> _RECORDED DATA_
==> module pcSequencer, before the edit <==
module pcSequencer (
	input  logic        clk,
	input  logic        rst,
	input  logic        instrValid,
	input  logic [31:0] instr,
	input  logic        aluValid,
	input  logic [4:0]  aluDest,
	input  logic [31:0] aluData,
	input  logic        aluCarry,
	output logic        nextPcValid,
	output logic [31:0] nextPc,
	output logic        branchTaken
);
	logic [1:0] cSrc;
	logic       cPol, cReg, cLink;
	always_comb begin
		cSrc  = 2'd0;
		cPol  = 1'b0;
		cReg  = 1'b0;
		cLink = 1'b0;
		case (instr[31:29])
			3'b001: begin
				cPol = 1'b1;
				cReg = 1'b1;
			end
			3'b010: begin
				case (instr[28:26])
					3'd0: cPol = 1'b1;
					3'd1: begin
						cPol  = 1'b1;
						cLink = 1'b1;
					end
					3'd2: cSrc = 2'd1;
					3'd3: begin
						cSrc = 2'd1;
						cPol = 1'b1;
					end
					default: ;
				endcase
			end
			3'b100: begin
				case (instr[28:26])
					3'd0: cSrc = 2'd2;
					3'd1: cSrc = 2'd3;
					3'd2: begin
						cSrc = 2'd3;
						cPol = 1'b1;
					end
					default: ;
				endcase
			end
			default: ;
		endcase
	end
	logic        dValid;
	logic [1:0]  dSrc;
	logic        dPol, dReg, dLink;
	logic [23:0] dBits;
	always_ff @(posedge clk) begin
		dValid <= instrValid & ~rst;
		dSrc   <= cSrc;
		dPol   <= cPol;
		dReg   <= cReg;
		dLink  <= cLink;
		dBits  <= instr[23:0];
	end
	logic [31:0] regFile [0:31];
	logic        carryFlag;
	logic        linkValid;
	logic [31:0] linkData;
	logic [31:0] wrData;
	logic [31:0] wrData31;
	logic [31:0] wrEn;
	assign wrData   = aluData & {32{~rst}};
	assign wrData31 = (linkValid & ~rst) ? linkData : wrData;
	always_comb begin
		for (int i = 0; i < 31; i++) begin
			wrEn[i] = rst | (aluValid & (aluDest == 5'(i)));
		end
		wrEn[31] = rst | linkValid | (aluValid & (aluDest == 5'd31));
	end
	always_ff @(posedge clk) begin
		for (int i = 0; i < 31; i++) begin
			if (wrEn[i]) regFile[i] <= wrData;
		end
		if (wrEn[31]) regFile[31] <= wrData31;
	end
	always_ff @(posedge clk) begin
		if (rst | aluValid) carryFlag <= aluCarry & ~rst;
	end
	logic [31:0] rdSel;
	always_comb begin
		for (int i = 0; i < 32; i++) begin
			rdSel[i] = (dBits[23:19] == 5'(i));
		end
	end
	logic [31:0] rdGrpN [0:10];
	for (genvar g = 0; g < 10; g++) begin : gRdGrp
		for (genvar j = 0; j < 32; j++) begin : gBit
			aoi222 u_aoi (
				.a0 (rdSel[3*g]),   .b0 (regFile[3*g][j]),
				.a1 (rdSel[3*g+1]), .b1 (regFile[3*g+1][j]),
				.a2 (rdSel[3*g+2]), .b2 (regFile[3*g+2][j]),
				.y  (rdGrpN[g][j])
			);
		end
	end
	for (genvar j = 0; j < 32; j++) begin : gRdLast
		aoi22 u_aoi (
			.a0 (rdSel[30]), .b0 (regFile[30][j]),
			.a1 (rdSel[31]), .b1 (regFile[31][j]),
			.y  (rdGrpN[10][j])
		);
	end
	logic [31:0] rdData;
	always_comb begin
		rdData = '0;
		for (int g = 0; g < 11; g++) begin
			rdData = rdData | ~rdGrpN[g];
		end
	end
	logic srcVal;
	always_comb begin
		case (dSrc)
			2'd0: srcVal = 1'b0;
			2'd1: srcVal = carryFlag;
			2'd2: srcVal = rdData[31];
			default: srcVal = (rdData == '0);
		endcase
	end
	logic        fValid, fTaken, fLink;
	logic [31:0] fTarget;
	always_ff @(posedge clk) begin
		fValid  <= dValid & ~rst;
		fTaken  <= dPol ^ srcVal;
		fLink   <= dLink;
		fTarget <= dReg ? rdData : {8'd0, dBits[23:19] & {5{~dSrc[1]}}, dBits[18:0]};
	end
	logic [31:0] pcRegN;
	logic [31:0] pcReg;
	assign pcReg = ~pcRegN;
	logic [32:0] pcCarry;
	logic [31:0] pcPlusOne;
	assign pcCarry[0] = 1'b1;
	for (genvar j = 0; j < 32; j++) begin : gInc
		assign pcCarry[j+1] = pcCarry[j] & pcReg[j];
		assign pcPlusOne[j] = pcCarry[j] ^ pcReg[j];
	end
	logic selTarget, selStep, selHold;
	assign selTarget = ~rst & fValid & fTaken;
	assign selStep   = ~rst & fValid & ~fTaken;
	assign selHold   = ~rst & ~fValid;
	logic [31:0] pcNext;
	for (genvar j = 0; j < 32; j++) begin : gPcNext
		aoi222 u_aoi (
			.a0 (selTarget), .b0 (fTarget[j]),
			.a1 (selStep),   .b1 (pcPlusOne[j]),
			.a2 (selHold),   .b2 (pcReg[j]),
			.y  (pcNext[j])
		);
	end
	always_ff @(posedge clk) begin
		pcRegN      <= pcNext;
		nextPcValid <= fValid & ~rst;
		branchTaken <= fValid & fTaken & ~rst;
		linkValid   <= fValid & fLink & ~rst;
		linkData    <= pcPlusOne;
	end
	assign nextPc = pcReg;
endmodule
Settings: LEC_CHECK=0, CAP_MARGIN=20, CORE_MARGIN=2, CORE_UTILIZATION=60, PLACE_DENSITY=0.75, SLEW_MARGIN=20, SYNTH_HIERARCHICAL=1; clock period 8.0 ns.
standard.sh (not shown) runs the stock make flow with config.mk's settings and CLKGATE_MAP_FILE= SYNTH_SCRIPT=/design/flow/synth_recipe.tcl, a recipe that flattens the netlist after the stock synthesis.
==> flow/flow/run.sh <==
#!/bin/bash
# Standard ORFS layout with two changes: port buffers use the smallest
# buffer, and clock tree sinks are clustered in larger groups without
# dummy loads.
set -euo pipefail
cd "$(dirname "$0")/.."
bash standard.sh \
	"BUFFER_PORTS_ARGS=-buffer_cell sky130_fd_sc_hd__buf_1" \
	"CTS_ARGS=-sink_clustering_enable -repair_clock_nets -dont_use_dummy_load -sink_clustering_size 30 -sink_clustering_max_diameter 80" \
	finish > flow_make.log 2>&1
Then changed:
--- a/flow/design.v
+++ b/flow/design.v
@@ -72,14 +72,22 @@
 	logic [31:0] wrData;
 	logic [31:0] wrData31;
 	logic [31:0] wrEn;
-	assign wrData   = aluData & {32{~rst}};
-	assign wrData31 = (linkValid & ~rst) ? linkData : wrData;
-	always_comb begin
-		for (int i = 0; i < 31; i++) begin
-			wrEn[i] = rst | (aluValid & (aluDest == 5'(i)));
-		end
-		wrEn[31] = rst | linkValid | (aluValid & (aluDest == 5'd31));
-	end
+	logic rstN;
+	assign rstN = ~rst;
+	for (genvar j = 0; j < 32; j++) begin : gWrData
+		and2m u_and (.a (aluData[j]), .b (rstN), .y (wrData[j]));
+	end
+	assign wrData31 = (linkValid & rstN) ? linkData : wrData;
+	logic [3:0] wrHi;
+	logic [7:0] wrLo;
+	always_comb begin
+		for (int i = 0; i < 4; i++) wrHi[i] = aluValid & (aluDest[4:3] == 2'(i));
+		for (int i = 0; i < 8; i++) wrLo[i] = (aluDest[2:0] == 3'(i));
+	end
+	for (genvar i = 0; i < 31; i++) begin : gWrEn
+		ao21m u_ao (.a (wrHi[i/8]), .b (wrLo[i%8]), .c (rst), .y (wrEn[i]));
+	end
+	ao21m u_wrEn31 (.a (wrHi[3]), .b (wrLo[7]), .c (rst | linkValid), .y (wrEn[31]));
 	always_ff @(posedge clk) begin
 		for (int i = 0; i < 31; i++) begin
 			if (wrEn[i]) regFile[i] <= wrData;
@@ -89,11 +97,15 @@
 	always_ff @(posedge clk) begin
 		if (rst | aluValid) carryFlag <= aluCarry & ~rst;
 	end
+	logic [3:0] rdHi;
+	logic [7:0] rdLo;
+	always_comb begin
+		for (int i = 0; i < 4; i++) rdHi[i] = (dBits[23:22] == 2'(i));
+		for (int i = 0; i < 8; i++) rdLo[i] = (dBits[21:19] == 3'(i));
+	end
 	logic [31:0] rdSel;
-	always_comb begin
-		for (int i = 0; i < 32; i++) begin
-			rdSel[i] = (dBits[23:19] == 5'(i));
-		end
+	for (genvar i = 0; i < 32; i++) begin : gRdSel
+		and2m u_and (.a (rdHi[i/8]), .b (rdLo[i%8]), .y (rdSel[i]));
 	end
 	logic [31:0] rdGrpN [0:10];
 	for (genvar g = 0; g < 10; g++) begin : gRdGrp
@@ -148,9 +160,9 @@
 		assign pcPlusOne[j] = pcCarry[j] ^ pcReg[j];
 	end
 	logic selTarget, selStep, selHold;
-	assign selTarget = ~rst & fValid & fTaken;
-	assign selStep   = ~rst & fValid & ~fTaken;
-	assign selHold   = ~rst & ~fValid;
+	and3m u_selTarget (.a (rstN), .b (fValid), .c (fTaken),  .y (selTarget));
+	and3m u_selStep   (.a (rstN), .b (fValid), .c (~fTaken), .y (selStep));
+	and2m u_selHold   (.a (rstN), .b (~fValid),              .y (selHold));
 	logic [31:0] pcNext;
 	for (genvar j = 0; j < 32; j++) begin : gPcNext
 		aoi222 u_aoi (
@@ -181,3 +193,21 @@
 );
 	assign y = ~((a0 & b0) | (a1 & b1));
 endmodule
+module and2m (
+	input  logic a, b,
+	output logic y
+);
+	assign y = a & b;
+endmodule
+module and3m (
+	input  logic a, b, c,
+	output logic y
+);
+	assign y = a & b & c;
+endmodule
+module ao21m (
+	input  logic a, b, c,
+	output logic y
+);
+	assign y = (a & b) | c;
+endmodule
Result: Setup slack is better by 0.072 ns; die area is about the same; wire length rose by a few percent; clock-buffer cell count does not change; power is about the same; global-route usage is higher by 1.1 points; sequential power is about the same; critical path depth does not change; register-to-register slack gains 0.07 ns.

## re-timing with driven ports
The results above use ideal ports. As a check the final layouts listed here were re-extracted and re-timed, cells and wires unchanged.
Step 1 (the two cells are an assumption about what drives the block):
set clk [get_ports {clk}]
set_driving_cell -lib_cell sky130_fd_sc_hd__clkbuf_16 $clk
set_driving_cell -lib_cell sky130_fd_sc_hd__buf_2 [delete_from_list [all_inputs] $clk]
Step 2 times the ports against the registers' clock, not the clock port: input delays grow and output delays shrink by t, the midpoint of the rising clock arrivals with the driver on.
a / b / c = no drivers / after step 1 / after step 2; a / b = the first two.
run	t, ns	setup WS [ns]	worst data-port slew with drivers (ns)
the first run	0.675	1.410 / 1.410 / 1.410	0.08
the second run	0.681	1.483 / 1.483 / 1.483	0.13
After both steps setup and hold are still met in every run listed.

> _EXERCISE_
The word "wrLo" may occur in lines of the data above; say how many lines hold it, giving only the number.

> _ANSWER TO THE PROBLEM_
4